▶ _Exercise description_
Lines below starting with the line with "syn_area_um2 39100 \" and going on through the line with "first_pass_iters 7 \" must be output exactly; the rest of the records must be left out.

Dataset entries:
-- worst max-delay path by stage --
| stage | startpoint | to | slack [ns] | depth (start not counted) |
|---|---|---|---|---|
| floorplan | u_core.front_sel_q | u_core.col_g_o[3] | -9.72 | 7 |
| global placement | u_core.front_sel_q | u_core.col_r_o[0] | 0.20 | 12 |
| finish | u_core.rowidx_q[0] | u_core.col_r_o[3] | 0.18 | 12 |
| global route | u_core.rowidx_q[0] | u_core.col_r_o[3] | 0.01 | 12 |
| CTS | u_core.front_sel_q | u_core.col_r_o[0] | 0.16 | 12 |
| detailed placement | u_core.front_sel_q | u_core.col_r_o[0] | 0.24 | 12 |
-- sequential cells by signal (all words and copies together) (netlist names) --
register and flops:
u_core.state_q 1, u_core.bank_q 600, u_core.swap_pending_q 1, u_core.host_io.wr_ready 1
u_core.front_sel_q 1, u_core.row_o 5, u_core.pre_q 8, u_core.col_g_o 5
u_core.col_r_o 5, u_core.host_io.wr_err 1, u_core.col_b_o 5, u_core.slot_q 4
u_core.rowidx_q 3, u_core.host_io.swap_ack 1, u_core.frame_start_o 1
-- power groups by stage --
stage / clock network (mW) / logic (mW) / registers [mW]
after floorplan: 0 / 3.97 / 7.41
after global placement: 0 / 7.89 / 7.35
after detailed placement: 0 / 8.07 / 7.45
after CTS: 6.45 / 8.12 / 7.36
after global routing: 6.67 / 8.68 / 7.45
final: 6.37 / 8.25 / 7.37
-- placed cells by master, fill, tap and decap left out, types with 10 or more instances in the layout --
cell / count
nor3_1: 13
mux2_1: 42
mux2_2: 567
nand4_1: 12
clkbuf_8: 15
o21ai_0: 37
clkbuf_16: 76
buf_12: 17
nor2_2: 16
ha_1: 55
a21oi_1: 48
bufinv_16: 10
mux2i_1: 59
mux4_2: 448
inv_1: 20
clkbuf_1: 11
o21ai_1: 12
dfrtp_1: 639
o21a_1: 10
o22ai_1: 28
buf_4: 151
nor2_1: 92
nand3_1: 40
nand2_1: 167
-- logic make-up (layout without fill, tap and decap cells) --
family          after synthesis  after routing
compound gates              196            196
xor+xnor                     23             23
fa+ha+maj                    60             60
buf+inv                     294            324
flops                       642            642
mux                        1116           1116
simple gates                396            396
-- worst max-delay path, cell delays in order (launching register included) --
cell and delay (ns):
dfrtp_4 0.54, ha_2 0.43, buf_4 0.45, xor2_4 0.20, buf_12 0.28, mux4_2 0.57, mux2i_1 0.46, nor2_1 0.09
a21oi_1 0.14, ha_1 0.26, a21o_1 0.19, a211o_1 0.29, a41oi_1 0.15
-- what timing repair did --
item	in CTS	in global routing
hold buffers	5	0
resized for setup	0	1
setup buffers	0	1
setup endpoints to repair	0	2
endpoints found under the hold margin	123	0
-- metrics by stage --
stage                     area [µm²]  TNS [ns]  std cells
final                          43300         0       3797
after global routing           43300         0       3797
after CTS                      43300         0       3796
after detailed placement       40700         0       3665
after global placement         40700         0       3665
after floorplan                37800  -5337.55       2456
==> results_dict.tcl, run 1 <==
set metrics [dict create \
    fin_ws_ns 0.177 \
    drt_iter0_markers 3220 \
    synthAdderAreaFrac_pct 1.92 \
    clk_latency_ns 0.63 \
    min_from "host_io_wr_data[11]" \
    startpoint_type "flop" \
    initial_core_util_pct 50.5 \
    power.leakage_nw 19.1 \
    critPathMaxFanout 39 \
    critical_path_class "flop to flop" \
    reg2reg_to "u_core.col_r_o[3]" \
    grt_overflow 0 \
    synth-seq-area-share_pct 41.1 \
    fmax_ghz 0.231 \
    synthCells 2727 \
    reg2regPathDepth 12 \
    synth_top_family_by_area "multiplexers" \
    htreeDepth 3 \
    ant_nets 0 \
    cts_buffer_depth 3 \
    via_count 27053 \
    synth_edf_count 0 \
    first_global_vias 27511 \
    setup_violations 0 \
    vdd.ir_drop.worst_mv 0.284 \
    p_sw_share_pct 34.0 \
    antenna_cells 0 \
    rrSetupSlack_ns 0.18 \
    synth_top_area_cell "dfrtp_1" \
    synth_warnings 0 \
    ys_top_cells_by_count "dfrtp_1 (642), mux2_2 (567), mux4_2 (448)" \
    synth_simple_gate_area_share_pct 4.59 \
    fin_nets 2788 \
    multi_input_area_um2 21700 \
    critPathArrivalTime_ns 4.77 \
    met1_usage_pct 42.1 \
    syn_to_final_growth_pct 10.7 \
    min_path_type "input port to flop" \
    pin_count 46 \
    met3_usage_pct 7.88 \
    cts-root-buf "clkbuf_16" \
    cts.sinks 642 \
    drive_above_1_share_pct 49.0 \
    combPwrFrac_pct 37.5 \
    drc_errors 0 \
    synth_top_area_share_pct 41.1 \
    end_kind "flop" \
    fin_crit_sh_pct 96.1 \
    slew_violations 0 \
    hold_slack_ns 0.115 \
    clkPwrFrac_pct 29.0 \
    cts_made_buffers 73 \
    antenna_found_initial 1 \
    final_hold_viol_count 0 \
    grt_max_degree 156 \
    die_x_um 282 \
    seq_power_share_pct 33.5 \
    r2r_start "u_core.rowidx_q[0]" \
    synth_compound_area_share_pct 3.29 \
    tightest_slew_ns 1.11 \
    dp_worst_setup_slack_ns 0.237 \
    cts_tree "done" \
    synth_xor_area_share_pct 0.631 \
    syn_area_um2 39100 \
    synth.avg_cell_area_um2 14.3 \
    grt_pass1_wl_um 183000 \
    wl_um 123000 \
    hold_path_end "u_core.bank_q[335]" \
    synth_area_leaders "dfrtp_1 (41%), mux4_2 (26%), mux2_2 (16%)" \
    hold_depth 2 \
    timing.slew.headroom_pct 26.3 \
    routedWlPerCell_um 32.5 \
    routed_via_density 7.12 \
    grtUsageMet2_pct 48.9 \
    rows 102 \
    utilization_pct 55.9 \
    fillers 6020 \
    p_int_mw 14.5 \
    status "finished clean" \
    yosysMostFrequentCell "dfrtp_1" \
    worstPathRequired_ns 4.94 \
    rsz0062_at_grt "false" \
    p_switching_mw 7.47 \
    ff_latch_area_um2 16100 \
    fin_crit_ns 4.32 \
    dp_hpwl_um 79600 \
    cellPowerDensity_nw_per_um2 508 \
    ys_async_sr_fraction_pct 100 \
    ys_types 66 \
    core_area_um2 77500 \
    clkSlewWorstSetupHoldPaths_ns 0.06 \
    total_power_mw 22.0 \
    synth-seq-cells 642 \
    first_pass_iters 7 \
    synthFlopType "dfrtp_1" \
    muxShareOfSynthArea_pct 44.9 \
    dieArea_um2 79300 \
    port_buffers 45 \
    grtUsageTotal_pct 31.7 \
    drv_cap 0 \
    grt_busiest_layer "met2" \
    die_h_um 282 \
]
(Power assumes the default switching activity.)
---
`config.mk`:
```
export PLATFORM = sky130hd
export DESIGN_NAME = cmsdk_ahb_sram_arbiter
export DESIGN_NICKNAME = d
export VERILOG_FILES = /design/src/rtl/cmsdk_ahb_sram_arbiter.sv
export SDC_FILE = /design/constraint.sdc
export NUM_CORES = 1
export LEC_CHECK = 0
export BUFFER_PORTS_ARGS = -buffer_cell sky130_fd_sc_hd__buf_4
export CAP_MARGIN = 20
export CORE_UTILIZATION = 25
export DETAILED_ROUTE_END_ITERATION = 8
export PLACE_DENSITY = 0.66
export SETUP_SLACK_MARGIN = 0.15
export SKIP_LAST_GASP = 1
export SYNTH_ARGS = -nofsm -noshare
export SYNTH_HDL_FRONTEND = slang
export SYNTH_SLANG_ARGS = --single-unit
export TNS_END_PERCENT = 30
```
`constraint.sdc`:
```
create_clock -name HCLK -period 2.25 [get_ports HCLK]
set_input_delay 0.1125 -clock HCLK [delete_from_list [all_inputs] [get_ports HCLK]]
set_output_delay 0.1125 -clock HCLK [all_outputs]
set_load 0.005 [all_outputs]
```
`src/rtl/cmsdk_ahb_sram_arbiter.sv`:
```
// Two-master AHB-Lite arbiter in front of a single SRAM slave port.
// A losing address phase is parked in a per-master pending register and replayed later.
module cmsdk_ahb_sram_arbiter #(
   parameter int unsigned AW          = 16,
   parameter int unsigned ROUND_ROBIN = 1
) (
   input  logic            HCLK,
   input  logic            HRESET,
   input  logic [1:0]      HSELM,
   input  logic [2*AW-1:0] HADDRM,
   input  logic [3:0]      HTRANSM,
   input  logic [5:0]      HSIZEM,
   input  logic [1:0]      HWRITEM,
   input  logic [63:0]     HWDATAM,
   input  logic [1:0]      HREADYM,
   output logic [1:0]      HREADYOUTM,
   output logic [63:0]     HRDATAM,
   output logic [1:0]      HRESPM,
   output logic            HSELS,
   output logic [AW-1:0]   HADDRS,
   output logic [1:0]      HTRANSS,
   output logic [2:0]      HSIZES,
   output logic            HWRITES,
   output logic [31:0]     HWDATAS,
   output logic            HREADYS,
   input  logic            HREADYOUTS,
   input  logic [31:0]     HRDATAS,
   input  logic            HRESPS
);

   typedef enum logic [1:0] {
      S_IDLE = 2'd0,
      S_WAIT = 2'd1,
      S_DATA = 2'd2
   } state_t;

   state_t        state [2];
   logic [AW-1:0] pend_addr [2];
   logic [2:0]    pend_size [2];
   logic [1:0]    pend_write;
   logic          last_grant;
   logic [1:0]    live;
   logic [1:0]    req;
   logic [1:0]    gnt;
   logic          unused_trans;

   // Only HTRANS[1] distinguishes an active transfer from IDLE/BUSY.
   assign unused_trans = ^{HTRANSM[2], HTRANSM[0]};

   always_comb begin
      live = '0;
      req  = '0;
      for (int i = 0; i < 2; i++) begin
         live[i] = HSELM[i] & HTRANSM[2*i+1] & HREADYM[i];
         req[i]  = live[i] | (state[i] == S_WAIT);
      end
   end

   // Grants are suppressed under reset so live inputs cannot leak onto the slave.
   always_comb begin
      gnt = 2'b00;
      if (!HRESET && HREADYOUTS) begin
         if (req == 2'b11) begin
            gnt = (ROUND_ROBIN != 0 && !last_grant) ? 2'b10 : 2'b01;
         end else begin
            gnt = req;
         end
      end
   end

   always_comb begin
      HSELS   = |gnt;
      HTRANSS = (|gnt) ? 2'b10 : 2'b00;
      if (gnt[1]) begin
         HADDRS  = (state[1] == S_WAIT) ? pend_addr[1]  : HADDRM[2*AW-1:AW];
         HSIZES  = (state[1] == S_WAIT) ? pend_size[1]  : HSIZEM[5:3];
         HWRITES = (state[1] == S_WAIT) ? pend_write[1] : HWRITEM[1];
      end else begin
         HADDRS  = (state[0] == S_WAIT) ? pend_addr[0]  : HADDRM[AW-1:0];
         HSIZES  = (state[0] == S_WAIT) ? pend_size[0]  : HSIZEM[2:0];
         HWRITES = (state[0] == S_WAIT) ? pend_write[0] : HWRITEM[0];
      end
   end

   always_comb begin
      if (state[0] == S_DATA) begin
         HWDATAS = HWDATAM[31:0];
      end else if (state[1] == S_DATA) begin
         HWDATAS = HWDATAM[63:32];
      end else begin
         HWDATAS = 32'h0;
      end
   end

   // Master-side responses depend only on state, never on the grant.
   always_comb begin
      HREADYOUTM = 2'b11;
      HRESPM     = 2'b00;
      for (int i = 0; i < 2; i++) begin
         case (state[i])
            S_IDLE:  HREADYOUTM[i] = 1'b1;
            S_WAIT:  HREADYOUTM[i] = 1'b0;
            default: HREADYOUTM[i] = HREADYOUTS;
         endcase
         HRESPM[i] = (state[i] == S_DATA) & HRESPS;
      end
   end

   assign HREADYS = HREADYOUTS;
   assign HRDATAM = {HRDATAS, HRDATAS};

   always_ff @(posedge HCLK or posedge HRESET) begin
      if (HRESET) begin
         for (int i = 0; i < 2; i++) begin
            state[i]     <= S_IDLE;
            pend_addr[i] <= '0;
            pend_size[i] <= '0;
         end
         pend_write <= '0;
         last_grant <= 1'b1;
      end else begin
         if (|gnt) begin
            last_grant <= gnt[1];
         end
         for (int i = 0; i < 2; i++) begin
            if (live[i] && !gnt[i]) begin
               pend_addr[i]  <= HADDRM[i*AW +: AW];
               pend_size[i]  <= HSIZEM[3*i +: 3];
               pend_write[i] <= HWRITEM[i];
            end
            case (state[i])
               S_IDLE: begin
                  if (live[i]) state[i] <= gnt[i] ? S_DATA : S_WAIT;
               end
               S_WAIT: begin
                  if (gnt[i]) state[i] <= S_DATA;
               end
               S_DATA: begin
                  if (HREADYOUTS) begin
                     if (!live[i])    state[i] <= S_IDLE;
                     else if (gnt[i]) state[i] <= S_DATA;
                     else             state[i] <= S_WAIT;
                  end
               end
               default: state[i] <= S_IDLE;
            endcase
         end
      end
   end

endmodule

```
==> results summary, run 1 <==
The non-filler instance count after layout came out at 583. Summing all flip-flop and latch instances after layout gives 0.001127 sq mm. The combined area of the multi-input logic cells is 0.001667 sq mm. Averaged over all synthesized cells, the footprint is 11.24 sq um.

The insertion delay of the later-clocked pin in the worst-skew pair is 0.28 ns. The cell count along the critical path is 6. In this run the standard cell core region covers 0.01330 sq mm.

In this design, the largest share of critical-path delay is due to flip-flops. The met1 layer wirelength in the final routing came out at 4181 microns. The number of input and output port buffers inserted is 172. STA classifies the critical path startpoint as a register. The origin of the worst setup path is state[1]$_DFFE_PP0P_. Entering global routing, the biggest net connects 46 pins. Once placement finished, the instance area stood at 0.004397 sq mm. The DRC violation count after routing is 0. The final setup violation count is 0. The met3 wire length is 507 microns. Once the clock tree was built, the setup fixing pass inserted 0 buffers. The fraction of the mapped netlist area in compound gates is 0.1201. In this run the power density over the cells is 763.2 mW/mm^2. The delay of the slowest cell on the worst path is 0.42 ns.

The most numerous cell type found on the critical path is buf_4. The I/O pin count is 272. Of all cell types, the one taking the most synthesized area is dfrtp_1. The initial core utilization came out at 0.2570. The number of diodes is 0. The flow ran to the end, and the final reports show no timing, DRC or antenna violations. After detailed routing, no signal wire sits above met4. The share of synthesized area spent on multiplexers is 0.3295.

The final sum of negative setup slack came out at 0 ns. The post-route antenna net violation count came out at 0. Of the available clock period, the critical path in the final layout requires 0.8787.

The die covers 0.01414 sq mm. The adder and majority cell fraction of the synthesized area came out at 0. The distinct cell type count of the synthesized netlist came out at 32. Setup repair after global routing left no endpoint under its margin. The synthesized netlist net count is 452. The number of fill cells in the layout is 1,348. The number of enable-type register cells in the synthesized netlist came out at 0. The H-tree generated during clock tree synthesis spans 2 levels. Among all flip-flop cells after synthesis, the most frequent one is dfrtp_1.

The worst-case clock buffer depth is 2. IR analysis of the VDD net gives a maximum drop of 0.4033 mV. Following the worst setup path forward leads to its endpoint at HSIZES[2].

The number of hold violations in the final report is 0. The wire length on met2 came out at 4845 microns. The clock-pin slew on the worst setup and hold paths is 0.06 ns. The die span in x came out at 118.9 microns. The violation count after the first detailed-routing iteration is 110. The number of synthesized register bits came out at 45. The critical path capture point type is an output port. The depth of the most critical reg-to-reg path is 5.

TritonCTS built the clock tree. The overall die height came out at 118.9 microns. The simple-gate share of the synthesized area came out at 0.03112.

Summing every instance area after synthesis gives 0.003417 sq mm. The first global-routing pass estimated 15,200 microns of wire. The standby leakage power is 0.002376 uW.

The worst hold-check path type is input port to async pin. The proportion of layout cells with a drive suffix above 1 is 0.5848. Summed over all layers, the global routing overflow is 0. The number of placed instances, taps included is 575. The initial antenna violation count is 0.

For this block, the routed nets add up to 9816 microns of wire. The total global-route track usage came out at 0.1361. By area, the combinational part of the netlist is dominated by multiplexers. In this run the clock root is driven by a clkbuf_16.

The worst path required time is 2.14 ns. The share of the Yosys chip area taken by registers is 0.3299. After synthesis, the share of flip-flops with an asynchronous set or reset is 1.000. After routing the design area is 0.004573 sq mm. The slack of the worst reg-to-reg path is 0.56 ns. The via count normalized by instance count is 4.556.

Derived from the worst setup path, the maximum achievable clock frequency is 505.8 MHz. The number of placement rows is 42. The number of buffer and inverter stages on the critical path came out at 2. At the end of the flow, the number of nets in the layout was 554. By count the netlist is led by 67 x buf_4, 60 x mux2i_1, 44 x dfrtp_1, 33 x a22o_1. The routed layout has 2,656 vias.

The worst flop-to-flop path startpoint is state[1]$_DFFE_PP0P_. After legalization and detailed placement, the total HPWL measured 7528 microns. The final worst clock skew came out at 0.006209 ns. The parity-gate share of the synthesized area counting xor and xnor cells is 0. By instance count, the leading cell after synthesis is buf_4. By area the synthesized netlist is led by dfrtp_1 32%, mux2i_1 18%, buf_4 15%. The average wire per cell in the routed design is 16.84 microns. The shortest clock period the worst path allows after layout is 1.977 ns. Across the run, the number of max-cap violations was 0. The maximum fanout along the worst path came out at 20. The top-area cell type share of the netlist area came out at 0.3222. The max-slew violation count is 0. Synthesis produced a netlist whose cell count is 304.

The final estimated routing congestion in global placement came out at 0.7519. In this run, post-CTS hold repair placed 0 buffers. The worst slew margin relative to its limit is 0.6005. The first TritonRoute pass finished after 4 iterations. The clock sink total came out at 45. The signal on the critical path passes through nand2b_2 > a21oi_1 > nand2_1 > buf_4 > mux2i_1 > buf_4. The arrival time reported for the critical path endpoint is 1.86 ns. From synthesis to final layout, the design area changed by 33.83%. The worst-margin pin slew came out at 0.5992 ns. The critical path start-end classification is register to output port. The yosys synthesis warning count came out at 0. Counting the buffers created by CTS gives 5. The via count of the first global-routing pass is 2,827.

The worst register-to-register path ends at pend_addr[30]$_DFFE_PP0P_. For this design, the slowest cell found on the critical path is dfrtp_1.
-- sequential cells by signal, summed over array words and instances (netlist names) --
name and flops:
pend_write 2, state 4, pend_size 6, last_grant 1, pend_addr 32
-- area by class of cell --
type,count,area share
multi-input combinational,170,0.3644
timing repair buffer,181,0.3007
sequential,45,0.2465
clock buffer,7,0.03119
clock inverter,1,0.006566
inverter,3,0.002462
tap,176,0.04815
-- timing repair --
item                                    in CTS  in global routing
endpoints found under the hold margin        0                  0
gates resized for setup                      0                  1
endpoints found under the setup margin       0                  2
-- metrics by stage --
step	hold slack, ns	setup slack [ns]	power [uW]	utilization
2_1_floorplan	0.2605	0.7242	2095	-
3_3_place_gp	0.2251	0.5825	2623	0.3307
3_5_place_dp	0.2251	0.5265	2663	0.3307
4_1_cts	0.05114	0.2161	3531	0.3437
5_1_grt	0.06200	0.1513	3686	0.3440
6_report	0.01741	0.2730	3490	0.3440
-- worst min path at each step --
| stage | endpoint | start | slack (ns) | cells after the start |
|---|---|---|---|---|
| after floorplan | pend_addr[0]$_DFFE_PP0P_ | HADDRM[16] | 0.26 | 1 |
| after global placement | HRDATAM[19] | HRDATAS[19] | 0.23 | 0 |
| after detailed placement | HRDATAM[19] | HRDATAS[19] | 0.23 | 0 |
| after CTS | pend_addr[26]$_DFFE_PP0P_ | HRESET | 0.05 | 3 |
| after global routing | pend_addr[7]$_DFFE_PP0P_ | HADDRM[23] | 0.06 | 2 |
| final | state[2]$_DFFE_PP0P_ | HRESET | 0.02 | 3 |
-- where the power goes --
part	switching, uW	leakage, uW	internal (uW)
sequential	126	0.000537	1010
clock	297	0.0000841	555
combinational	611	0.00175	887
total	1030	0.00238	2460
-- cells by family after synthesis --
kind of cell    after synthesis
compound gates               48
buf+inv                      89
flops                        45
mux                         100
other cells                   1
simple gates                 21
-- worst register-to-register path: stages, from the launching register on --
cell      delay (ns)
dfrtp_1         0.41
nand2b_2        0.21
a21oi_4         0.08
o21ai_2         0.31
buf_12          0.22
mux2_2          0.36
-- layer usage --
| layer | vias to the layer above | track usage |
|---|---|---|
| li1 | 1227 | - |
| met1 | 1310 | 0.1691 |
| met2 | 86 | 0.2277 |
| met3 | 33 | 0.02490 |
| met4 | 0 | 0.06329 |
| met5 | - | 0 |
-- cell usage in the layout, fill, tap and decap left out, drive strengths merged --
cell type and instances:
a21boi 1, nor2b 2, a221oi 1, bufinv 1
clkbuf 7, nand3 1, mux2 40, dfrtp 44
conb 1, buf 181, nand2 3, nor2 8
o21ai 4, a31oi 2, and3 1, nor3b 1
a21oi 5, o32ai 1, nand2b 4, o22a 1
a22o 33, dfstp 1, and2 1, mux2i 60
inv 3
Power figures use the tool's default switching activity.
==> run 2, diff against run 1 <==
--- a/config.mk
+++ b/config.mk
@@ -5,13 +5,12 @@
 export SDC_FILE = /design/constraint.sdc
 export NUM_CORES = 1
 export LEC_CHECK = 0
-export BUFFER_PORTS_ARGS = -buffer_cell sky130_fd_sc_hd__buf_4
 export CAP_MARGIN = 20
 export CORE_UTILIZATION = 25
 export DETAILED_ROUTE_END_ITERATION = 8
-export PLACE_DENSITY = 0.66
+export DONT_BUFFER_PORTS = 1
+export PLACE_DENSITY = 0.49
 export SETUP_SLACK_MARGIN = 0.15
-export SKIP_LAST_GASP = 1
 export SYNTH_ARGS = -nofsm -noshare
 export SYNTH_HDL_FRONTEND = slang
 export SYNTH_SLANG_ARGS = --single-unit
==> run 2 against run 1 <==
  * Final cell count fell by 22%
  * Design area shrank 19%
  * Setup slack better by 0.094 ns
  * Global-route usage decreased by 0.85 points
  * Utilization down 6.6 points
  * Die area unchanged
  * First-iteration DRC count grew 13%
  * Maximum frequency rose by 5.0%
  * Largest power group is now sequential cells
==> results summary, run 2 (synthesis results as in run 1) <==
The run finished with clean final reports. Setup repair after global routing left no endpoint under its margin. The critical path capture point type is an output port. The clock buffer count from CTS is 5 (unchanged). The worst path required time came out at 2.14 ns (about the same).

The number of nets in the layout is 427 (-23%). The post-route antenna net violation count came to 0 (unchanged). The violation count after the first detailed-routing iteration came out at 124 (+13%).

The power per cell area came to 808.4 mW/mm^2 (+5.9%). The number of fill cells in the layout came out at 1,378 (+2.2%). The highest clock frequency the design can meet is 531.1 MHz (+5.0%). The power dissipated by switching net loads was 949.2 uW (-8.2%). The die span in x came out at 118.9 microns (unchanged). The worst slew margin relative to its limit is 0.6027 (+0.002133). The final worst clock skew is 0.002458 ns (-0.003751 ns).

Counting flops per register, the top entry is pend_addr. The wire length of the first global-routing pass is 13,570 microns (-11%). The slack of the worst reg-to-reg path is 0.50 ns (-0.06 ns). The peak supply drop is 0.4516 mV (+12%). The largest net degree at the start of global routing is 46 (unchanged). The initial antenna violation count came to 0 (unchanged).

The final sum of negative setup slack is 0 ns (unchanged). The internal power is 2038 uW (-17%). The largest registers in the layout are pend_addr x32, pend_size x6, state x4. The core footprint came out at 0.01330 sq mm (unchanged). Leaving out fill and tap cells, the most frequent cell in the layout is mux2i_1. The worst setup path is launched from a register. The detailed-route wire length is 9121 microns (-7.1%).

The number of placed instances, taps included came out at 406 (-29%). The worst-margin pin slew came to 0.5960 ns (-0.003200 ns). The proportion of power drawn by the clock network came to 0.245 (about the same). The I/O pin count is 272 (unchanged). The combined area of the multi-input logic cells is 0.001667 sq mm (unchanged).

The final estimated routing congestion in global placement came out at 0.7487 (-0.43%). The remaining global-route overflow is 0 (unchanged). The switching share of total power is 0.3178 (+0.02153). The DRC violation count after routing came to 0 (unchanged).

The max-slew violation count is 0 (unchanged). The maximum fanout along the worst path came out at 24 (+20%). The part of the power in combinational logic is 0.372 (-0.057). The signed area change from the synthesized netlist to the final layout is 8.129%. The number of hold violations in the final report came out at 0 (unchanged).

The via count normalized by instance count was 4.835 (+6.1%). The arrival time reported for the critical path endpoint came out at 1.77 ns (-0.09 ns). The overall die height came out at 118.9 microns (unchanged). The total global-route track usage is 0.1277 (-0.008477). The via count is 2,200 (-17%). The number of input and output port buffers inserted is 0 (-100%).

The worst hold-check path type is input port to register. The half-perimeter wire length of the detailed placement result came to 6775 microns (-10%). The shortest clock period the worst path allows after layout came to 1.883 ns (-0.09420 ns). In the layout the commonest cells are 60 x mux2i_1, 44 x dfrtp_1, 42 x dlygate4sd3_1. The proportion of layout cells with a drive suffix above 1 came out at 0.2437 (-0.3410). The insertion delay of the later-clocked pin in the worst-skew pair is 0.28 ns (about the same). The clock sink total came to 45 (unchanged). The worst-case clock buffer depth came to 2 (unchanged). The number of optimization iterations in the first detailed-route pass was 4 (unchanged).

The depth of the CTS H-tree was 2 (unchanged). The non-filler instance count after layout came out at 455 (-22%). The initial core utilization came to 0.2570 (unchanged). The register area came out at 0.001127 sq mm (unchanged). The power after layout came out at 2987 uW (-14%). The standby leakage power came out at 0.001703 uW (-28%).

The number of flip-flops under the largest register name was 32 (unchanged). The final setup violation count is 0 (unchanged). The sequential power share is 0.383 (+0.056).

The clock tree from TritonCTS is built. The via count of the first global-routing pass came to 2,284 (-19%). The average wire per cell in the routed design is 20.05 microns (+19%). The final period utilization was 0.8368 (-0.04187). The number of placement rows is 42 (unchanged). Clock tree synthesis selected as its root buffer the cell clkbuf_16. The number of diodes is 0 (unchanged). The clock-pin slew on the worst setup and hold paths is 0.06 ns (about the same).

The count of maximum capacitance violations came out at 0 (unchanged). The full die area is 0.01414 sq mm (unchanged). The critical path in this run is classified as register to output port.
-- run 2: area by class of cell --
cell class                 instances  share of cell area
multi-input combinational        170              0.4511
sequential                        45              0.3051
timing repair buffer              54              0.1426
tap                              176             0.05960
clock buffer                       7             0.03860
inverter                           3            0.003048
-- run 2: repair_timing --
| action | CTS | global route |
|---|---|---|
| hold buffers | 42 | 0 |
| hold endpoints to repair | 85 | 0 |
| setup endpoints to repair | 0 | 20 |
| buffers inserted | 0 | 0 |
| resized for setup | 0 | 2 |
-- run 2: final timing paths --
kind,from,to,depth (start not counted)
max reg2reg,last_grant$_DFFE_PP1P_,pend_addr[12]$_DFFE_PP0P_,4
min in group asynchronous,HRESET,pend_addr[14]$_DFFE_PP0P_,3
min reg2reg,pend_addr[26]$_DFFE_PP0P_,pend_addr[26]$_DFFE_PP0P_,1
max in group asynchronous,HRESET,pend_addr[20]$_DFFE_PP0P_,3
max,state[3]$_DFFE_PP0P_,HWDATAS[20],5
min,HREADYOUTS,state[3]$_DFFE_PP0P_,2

▶ _Output of the task_
    syn_area_um2 39100 \
    synth.avg_cell_area_um2 14.3 \
    grt_pass1_wl_um 183000 \
    wl_um 123000 \
    hold_path_end "u_core.bank_q[335]" \
    synth_area_leaders "dfrtp_1 (41%), mux4_2 (26%), mux2_2 (16%)" \
    hold_depth 2 \
    timing.slew.headroom_pct 26.3 \
    routedWlPerCell_um 32.5 \
    routed_via_density 7.12 \
    grtUsageMet2_pct 48.9 \
    rows 102 \
    utilization_pct 55.9 \
    fillers 6020 \
    p_int_mw 14.5 \
    status "finished clean" \
    yosysMostFrequentCell "dfrtp_1" \
    worstPathRequired_ns 4.94 \
    rsz0062_at_grt "false" \
    p_switching_mw 7.47 \
    ff_latch_area_um2 16100 \
    fin_crit_ns 4.32 \
    dp_hpwl_um 79600 \
    cellPowerDensity_nw_per_um2 508 \
    ys_async_sr_fraction_pct 100 \
    ys_types 66 \
    core_area_um2 77500 \
    clkSlewWorstSetupHoldPaths_ns 0.06 \
    total_power_mw 22.0 \
    synth-seq-cells 642 \
    first_pass_iters 7 \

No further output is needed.